Aggiornamento: 10 nov 2020

Buongiorno a tutti! Buon lunedì, buon inizio di settimana!


Oggi voglio presentarvi Loredana Civita, musicoterapista, amica dai tempi dello studio di musicoterapia a Udine (dal 2002 in poi), e in seguito compagna durante i “livelli Benenzon di musicoterapia” fatti tra Udine e Trieste a cura dell’Associazione A.r.te.m. – Il flauto magico di Udine. Loredana si occupa di persone anziane dall’anno 1999, quando è stata assunta presso una casa di riposo per anziani a Trieste quale animatrice.


Loredana Civita


Prima di scrivere di Loredana, volevo condividere con voi le difficoltà di esercitare il nostro mestiere di musicoterapeuti nelle strutture per persone anziane. Personalmente è dalla fine di febbraio che non metto più piede in queste strutture, causa COVID 19, nonostante abbia in piedi dei progetti di musicoterapia iniziati nel mese di gennaio di quest’anno, poi interrotti bruscamente e non ancora ripresi. Si ipotizzava di proporre musicoterapia a distanza, attraverso schermi giganti e amplificatori, ma considerando che le persone che fruiscono le sedute sono donne anziane da 85 anni in su, tra cui molte ultranovantenni, abbiamo accantonato quest’idea. Per loro sarebbe stato difficile, anzi, impossibile, seguire gli incontri attraverso lo schermo. Però le politiche delle case di riposo sono molto rigide, causa le gravissime situazioni che si sono vissute nella primavera di quest’ anno in questi luoghi, specialmente in Lombardia, Veneto ed Emilia Romagna. Molto è stato scritto sui media della situazione degli anziani che non possono ricevere visite nemmeno dai loro famigliari, figuriamoci da una figura esterna, qual è il musicoterapeuta! Però, con le dovute precauzioni (mascherine FFP2, guanti, pochi strumenti, tutti sterilizzati prima e dopo l’uso) non vedo perché non si potrebbe incontrare le persone anziane, a dovuta distanza, senza contatti fisici, naturalmente. Le sedute di musicoterapia in quest’atmosfera pesante, potrebbero essere per loro un piccolo raggio di sole…
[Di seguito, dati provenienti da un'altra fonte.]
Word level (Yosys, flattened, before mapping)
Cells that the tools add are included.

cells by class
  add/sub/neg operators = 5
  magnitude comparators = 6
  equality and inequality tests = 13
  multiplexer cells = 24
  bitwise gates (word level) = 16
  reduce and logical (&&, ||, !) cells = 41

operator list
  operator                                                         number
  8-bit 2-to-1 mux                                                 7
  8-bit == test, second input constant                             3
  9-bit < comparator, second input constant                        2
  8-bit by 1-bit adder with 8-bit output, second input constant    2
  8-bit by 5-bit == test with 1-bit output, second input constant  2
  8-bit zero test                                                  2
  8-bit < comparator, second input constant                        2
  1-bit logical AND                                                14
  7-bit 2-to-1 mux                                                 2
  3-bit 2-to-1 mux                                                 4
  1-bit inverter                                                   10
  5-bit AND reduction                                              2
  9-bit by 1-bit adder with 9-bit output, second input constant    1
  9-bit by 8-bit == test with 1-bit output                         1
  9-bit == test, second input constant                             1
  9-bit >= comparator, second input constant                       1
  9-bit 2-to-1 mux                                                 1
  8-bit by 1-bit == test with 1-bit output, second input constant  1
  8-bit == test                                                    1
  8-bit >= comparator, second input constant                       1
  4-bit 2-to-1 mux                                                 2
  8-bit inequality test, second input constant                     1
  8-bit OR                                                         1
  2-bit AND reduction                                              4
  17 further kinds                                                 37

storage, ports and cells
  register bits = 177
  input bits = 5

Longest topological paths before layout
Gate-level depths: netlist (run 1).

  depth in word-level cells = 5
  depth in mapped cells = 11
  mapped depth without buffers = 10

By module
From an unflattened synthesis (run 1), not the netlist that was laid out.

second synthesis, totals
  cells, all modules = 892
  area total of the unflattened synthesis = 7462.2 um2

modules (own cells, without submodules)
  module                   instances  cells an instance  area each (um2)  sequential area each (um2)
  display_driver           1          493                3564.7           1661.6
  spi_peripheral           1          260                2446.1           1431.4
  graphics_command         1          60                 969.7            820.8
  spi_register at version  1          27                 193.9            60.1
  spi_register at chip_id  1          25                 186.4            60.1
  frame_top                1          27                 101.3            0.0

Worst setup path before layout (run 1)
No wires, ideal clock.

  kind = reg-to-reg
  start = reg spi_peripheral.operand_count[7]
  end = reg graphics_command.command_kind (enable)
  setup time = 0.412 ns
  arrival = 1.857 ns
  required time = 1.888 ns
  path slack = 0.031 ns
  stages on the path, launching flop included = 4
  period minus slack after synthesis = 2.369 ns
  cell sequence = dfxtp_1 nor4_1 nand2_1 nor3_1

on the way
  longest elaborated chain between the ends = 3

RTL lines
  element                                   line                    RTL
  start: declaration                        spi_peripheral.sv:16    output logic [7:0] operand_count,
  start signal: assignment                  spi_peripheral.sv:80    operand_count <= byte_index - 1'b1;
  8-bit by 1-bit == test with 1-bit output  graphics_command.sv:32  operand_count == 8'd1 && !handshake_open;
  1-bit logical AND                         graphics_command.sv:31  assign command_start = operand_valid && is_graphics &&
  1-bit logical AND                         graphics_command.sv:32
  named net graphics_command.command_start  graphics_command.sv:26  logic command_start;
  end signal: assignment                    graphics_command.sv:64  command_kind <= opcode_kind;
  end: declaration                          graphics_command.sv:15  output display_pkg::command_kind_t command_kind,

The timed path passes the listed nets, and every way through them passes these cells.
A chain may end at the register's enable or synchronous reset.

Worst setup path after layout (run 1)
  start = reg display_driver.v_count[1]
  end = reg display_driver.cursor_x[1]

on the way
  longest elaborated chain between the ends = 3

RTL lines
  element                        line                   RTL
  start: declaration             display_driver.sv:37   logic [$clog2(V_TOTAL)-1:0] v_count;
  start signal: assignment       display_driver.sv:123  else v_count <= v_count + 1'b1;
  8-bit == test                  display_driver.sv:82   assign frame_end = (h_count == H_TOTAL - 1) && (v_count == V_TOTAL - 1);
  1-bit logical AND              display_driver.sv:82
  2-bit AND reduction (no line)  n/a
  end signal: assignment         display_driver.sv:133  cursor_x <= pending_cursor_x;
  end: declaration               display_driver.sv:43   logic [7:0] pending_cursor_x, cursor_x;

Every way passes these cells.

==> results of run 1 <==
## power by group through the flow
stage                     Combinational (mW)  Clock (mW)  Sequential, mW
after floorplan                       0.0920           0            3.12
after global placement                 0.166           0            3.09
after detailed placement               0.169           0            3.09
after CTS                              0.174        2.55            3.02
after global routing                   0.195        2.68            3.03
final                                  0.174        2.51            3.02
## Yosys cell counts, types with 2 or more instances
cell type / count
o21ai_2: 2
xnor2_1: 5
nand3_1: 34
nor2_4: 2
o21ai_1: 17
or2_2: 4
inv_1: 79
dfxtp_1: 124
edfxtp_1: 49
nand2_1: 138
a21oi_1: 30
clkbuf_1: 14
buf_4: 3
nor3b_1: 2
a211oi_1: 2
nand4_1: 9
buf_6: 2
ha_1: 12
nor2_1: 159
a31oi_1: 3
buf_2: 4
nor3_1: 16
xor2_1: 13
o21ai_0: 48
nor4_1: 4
**src/source/overlay_pkg.sv**
```systemverilog
package overlay_pkg;

   // --------------------
   // pixel and colour types
   // --------------------
   typedef logic [10:0] coord_t;      // hcount or vcount
   typedef logic [11:0] rgb_t;        // 4 bits per channel
   typedef logic [6:0]  char_code_t;  // 7-bit ascii
   typedef logic [63:0] glyph_t;      // row 0 in the top byte
   typedef logic [7:0]  glyph_row_t;  // bit 7 is the leftmost pixel

   // --------------------
   // text geometry
   // --------------------
   localparam int CHAR_W     = 8;   // cell width in pixels
   localparam int CHAR_H     = 16;  // 8x8 glyph, rows doubled
   localparam int LINE_CHARS = 15;  // label, six digits, unit, two spaces
   localparam int NUM_LINES  = 3;   // max, min, mean

   // layout reg, rom reg, mux reg
   localparam int PIPE_DEPTH = 3;

endpackage

```
**src/source/meas_pkg.sv**
```systemverilog
package meas_pkg;

   // --------------------
   // measurement values
   // --------------------
   typedef logic [11:0] sample_t;  // raw adc code
   typedef logic [13:0] mv_t;      // code * 3, up to 12285 mV

   // six bcd digits, most significant in the top nibble
   typedef logic [23:0] bcd_t;

   // --------------------
   // conversion constants
   // --------------------
   localparam int SCALE_MV   = 3;  // millivolts per adc code
   localparam int NUM_DIGITS = 6;

endpackage

```
**src/source/bin2bcd.sv**
```systemverilog
`timescale 1ns/1ns

module bin2bcd
   import meas_pkg::*;
(
   input  logic clk,
   input  logic rst,
   input  logic conv_req,
   input  mv_t  mv_in,
   output logic conv_ack,
   output bcd_t bcd_out
);

   localparam int SHIFTS = $bits(mv_t);  // one shift per input bit

   typedef enum logic [1:0] {
      IDLE,
      SHIFT,
      DONE
   } state_t;

   state_t     state;
   logic [3:0] shift_cnt;
   mv_t        bin_q;
   bcd_t       bcd_q;
   bcd_t       bcd_adj;

   // digits of five or more get three added before each shift
   always_comb begin
      bcd_adj = bcd_q;
      for (int d = 0; d < NUM_DIGITS; d++) begin
         if (bcd_q[4*d +: 4] >= 4'd5) begin
            bcd_adj[4*d +: 4] = bcd_q[4*d +: 4] + 4'd3;
         end
      end
   end

   always_ff @(posedge clk) begin
      if (rst) begin
         state     <= IDLE;
         shift_cnt <= '0;
      end else begin
         case (state)
            IDLE: begin
               shift_cnt <= '0;
               if (conv_req) begin
                  state <= SHIFT;
               end
            end
            SHIFT: begin
               shift_cnt <= shift_cnt + 4'd1;
               if (shift_cnt == 4'(SHIFTS - 1)) begin
                  state <= DONE;
               end
            end
            DONE: begin
               if (!conv_req) begin  // four-phase release
                  state <= IDLE;
               end
            end
            default: state <= IDLE;
         endcase
      end
   end

   // shift register, loaded while idle
   always_ff @(posedge clk) begin
      if (state == IDLE) begin
         bin_q <= mv_in;
         bcd_q <= '0;
      end else if (state == SHIFT) begin
         {bcd_q, bin_q} <= {bcd_adj, bin_q} << 1;
      end
   end

   assign conv_ack = (state == DONE);
   assign bcd_out  = bcd_q;  // held stable in DONE

endmodule

```
**src/source/meas_capture.sv**
```systemverilog
`timescale 1ns/1ns

module meas_capture
   import meas_pkg::*;
(
   input  logic    clk,
   input  logic    rst,
   input  logic    meas_req,
   input  sample_t max_code,
   input  sample_t min_code,
   input  sample_t mean_code,
   output logic    meas_ack,
   output bcd_t    max_bcd,
   output bcd_t    min_bcd,
   output bcd_t    mean_bcd
);

   typedef enum logic [1:0] {
      IDLE,     // wait for meas_req
      CONV,     // conv_req high, wait for conv_ack
      RELEASE,  // conv_req low, wait for conv_ack to drop
      ACK       // meas_ack high until meas_req falls
   } state_t;

   state_t     state;
   logic [1:0] sel;          // 0 max, 1 min, 2 mean
   sample_t    code_q [3];
   bcd_t       stage_q [3];
   mv_t        mv_in;
   logic       conv_req;
   logic       conv_ack;
   bcd_t       bcd_out;

   // scaled value of the code under conversion
   assign mv_in    = mv_t'(code_q[sel]) * mv_t'(SCALE_MV);
   assign conv_req = (state == CONV);
   assign meas_ack = (state == ACK);

   // single converter shared by the three values
   bin2bcd u_bin2bcd (
      .clk      (clk),
      .rst      (rst),
      .conv_req (conv_req),
      .mv_in    (mv_in),
      .conv_ack (conv_ack),
      .bcd_out  (bcd_out)
   );

   // --------------------
   // control and display registers
   // --------------------
   always_ff @(posedge clk) begin
      if (rst) begin
         state    <= IDLE;
         sel      <= '0;
         max_bcd  <= '0;
         min_bcd  <= '0;
         mean_bcd <= '0;
      end else begin
         case (state)
            IDLE: begin
               sel <= '0;
               if (meas_req) state <= CONV;
            end
            CONV: if (conv_ack) state <= RELEASE;
            RELEASE: begin
               if (!conv_ack) begin
                  if (sel == 2'd2) begin
                     // all three change together with meas_ack
                     max_bcd  <= stage_q[0];
                     min_bcd  <= stage_q[1];
                     mean_bcd <= stage_q[2];
                     state    <= ACK;
                  end else begin
                     sel   <= sel + 2'd1;
                     state <= CONV;
                  end
               end
            end
            ACK: if (!meas_req) state <= IDLE;
            default: state <= IDLE;
         endcase
      end
   end

   // codes latched on acceptance, results staged per value
   always_ff @(posedge clk) begin
      if (state == IDLE && meas_req) begin
         code_q[0] <= max_code;
         code_q[1] <= min_code;
         code_q[2] <= mean_code;
      end
      if (state == CONV && conv_ack) begin
         stage_q[sel] <= bcd_out;
      end
   end

endmodule

```
**src/source/text_layout.sv**
```systemverilog
`timescale 1ns/1ns

module text_layout
   import overlay_pkg::*;
   import meas_pkg::*;
#(
   parameter coord_t TEXT_X0 = 11'd768,
   parameter coord_t TEXT_Y0 = 11'd16
)(
   input  logic       clk,
   input  logic       rst,
   input  coord_t     hcount,
   input  coord_t     vcount,
   input  bcd_t       max_bcd,
   input  bcd_t       min_bcd,
   input  bcd_t       mean_bcd,
   output logic       text_on,
   output char_code_t char_code,
   output logic [2:0] glyph_row_sel,
   output logic [2:0] pixel_col
);

   localparam coord_t     BLOCK_W    = coord_t'(LINE_CHARS * CHAR_W);
   localparam coord_t     BLOCK_H    = coord_t'(NUM_LINES * CHAR_H);
   localparam char_code_t ASCII_ZERO = 7'h30;

   coord_t      dx;
   coord_t      dy;
   logic        in_block;
   logic [1:0]  line;
   logic [3:0]  char_idx;
   logic [39:0] label;      // five ascii characters
   bcd_t        line_bcd;
   char_code_t  char_next;

   // --------------------
   // region decode
   // --------------------
   assign dx       = hcount - TEXT_X0;
   assign dy       = vcount - TEXT_Y0;
   assign in_block = (hcount >= TEXT_X0) && (dx < BLOCK_W) &&
                     (vcount >= TEXT_Y0) && (dy < BLOCK_H);
   assign line     = dy[5:4];   // 16-pixel lines
   assign char_idx = dx[6:3];   // 8-pixel cells

   always_comb begin
      case (line)
         2'd0: begin
            label    = "Vmax=";
            line_bcd = max_bcd;
         end
         2'd1: begin
            label    = "Vmin=";
            line_bcd = min_bcd;
         end
         default: begin
            label    = "Vmea=";
            line_bcd = mean_bcd;
         end
      endcase
   end

   // character for the current cell
   always_comb begin
      if (char_idx < 4'd5) begin
         char_next = label[8*(4 - char_idx) +: 7];
      end else if (char_idx < 4'd11) begin
         char_next = ASCII_ZERO + char_code_t'(line_bcd[4*(10 - char_idx) +: 4]);
      end else if (char_idx == 4'd11) begin
         char_next = 7'h6d;  // m
      end else if (char_idx == 4'd12) begin
         char_next = 7'h56;  // V
      end else begin
         char_next = 7'h20;  // trailing spaces
      end
   end

   always_ff @(posedge clk) begin
      if (rst) begin
         text_on       <= 1'b0;
         char_code     <= '0;
         glyph_row_sel <= '0;
         pixel_col     <= '0;
      end else begin
         text_on       <= in_block;
         char_code     <= char_next;
         glyph_row_sel <= dy[3:1];  // each glyph row drawn twice
         pixel_col     <= dx[2:0];
      end
   end

endmodule

```
**src/source/font_rom.sv**
```systemverilog
`timescale 1ns/1ns

module font_rom
   import overlay_pkg::*;
(
   input  logic       clk,
   input  char_code_t char_code,
   input  logic [2:0] glyph_row_sel,
   output glyph_row_t glyph_row
);

   glyph_t glyph;

   // 8x8 bitmaps, top row first
   always_comb begin
      case (char_code)
         7'h30:   glyph = 64'h3C66_6E76_6666_3C00;  // 0
         7'h31:   glyph = 64'h1838_1818_1818_7E00;  // 1
         7'h32:   glyph = 64'h3C66_060C_3060_7E00;  // 2
         7'h33:   glyph = 64'h3C66_061C_0666_3C00;  // 3
         7'h34:   glyph = 64'h0C1C_3C6C_7E0C_0C00;  // 4
         7'h35:   glyph = 64'h7E60_7C06_0666_3C00;  // 5
         7'h36:   glyph = 64'h3C66_607C_6666_3C00;  // 6
         7'h37:   glyph = 64'h7E66_0C18_1818_1800;  // 7
         7'h38:   glyph = 64'h3C66_663C_6666_3C00;  // 8
         7'h39:   glyph = 64'h3C66_663E_0666_3C00;  // 9
         7'h3d:   glyph = 64'h0000_7E00_7E00_0000;  // =
         7'h56:   glyph = 64'h6666_6666_663C_1800;  // V
         7'h61:   glyph = 64'h0000_3C06_3E66_3E00;  // a
         7'h65:   glyph = 64'h0000_3C66_7E60_3C00;  // e
         7'h69:   glyph = 64'h1800_3818_1818_3C00;  // i
         7'h6d:   glyph = 64'h0000_667F_7F6B_6300;  // m
         7'h6e:   glyph = 64'h0000_7C66_6666_6600;  // n
         7'h78:   glyph = 64'h0000_663C_183C_6600;  // x
         default: glyph = '0;                       // blank
      endcase
   end

   // row 0 lives in bits 63:56
   always_ff @(posedge clk) begin
      glyph_row <= glyph[8*(7 - glyph_row_sel) +: 8];
   end

endmodule

```
**src/source/pixel_mux.sv**
```systemverilog
`timescale 1ns/1ns

module pixel_mux
   import overlay_pkg::*;
#(
   parameter rgb_t TEXT_RGB = 12'hAF0
)(
   input  logic       clk,
   input  logic       rst,
   input  logic       text_on,
   input  logic [2:0] pixel_col,
   input  glyph_row_t glyph_row,
   input  coord_t     hcount,
   input  coord_t     vcount,
   input  logic       hsync,
   input  logic       vsync,
   input  logic       hblnk,
   input  logic       vblnk,
   input  rgb_t       rgb_in,
   output coord_t     hcount_out,
   output coord_t     vcount_out,
   output logic       hsync_out,
   output logic       vsync_out,
   output logic       hblnk_out,
   output logic       vblnk_out,
   output rgb_t       rgb_out
);

   localparam int DLY   = PIPE_DEPTH - 1;  // stages ahead of the output reg
   localparam int VID_W = 2 * $bits(coord_t) + 4 + $bits(rgb_t);

   logic [VID_W-1:0] vid_in;
   logic [VID_W-1:0] vid_d [DLY];
   logic             text_on_d;
   logic [2:0]       pixel_col_d;
   logic             pix_bit;

   assign vid_in = {hcount, vcount, hsync, vsync, hblnk, vblnk, rgb_in};

   // --------------------
   // delay line
   // --------------------
   always_ff @(posedge clk) begin
      vid_d[0] <= vid_in;
      for (int s = 1; s < DLY; s++) begin
         vid_d[s] <= vid_d[s-1];
      end
      pixel_col_d <= pixel_col;  // joins at the last stage
   end

   // text_on arrives one cycle in, so one stage lines it up with the rom row
   always_ff @(posedge clk) begin
      if (rst) text_on_d <= 1'b0;
      else     text_on_d <= text_on;
   end

   assign pix_bit = glyph_row[3'd7 - pixel_col_d];  // msb leftmost

   always_ff @(posedge clk) begin
      if (rst) begin
         {hcount_out, vcount_out, hsync_out, vsync_out, hblnk_out, vblnk_out} <= '0;
         rgb_out <= '0;
      end else begin
         {hcount_out, vcount_out, hsync_out, vsync_out, hblnk_out, vblnk_out}
            <= vid_d[DLY-1][VID_W-1 -: VID_W - $bits(rgb_t)];
         if (text_on_d) rgb_out <= pix_bit ? TEXT_RGB : rgb_t'(0);
         else           rgb_out <= vid_d[DLY-1][$bits(rgb_t)-1:0];  // background video
      end
   end

endmodule

```
**src/source/meas_overlay.sv**
```systemverilog
`timescale 1ns/1ns

module meas_overlay
   import overlay_pkg::*;
   import meas_pkg::*;
#(
   parameter coord_t TEXT_X0  = 11'd768,
   parameter coord_t TEXT_Y0  = 11'd16,
   parameter rgb_t   TEXT_RGB = 12'hAF0   // yellow-green
)(
   input  logic    clk,
   input  logic    rst,
   input  logic    meas_req,
   input  sample_t max_code,
   input  sample_t min_code,
   input  sample_t mean_code,
   input  coord_t  hcount,
   input  coord_t  vcount,
   input  logic    hsync,
   input  logic    vsync,
   input  logic    hblnk,
   input  logic    vblnk,
   input  rgb_t    rgb_in,
   output logic    meas_ack,
   output coord_t  hcount_out,
   output coord_t  vcount_out,
   output logic    hsync_out,
   output logic    vsync_out,
   output logic    hblnk_out,
   output logic    vblnk_out,
   output rgb_t    rgb_out
);

   bcd_t       max_bcd;
   bcd_t       min_bcd;
   bcd_t       mean_bcd;
   logic       text_on;
   char_code_t char_code;
   logic [2:0] glyph_row_sel;
   logic [2:0] pixel_col;
   glyph_row_t glyph_row;

   meas_capture u_meas_capture (
      .clk, .rst, .meas_req, .max_code, .min_code, .mean_code,
      .meas_ack, .max_bcd, .min_bcd, .mean_bcd
   );

   // pixel path, three registered stages
   text_layout #(.TEXT_X0(TEXT_X0), .TEXT_Y0(TEXT_Y0)) u_text_layout (
      .clk, .rst, .hcount, .vcount, .max_bcd, .min_bcd, .mean_bcd,
      .text_on, .char_code, .glyph_row_sel, .pixel_col
   );

   font_rom u_font_rom (.clk, .char_code, .glyph_row_sel, .glyph_row);

   pixel_mux #(.TEXT_RGB(TEXT_RGB)) u_pixel_mux (
      .clk, .rst, .text_on, .pixel_col, .glyph_row,
      .hcount, .vcount, .hsync, .vsync, .hblnk, .vblnk, .rgb_in,
      .hcount_out, .vcount_out, .hsync_out, .vsync_out,
      .hblnk_out, .vblnk_out, .rgb_out
   );

endmodule

```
Bene, vado ora a presentarvi Loredana Civita!

Loredana abita a Trieste, ma la sua vita l’ha portata ad abitare in diverse città italiane.


Lascio la “parola” a Loredana:


“Ho frequentato l’Istituto d’Arte di Trieste ed in seguito mi sono iscritta all’ I.S.I.A. (Istituto Superiore Industrie Artistiche) di Urbino dove ho ottenuto il diploma parauniversitario in grafica pubblicitaria. Ho lavorato poi in varie città italiane presso studi pubblicitari, collaborando con ditte famose. Costretta a cambiare città, ho trovato lavoro presso una casa di riposo come animatore ed essendo a digiuno di malattie dementigene ho ricominciato a studiare. Mi sono iscritta al corso di formazione Validation, un metodo studiato da Naomi Feil per sostenere le capacità mentali residue delle persone anziane disorientate, affinché recuperino dignità attraverso interventi sia individuali sia di gruppo. Contemporaneamente ho iniziato a frequentare il corso di formazione in musicoterapia presso l’A.R.T.E.M., il Flauto Magico di Udine, aderente alla CONFIAM (Confederazione Nazionale delle Associazioni di Musicoterapia) ed ho ottenuto il diploma. Anche negli anni successivi ho continuato a partecipare a diversi corsi di formazione che qui non elenco. Il contatto con i familiari dei malati Alzheimer mi hanno portata a frequentare i corsi del Gruppo ABC, tenuti dal prof. Pietro Vigorelli a Milano, diventando così un conduttore esperto nell’ aiutare i familiari nel percorso verso una felicità possibile della relazione, insegnando ad appropriarsi dell’uso della parola seguendo i Dodici Passi del Metodo Vigorelli. Ho continuato a frequentare anche gli altri corsi di formazione che Vigorelli divulga, come l’ApproccioCapacitante®, Responsabili e Coordinatori di RSA, CDI, Nuclei Alzheimer e di molti altri di aggiornamento e supervisione promossi e diffusi dal Gruppo Anchise – Associazione tra esperti – fondata su iniziativa del Professore nel 2005. Ho ottenuto in seguito il titolo di Laughter Yoga Leader (leader di Yoga della risata).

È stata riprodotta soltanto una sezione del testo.